#### RECORDS
____________

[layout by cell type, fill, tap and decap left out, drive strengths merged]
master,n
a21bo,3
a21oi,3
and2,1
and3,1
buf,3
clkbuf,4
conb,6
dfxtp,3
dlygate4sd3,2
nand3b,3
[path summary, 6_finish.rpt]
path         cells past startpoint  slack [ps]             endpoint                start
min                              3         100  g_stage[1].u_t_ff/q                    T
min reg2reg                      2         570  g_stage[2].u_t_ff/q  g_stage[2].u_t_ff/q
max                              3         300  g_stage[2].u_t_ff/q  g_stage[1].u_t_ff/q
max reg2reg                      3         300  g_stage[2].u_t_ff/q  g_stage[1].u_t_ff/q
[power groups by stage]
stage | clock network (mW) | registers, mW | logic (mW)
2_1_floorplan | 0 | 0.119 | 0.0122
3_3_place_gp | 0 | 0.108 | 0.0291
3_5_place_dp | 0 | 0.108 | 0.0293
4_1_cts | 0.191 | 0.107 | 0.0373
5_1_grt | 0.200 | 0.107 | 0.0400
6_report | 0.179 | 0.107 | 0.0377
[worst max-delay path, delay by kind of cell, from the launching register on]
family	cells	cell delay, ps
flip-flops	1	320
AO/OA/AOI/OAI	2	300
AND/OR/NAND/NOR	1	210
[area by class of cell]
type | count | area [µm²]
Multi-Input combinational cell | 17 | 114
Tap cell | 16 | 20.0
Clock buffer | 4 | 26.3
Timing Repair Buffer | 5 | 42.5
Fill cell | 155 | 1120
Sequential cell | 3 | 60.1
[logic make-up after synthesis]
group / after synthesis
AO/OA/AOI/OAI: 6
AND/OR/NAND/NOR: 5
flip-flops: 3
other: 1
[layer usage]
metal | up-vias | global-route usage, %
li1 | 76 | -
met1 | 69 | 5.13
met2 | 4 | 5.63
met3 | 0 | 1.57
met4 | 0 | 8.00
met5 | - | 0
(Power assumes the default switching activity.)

____________

#### PROBLEM DESCRIPTION
State how many lines of the data above contain the word "path", and include nothing other than that number.

#### EXERCISE OUTPUT
3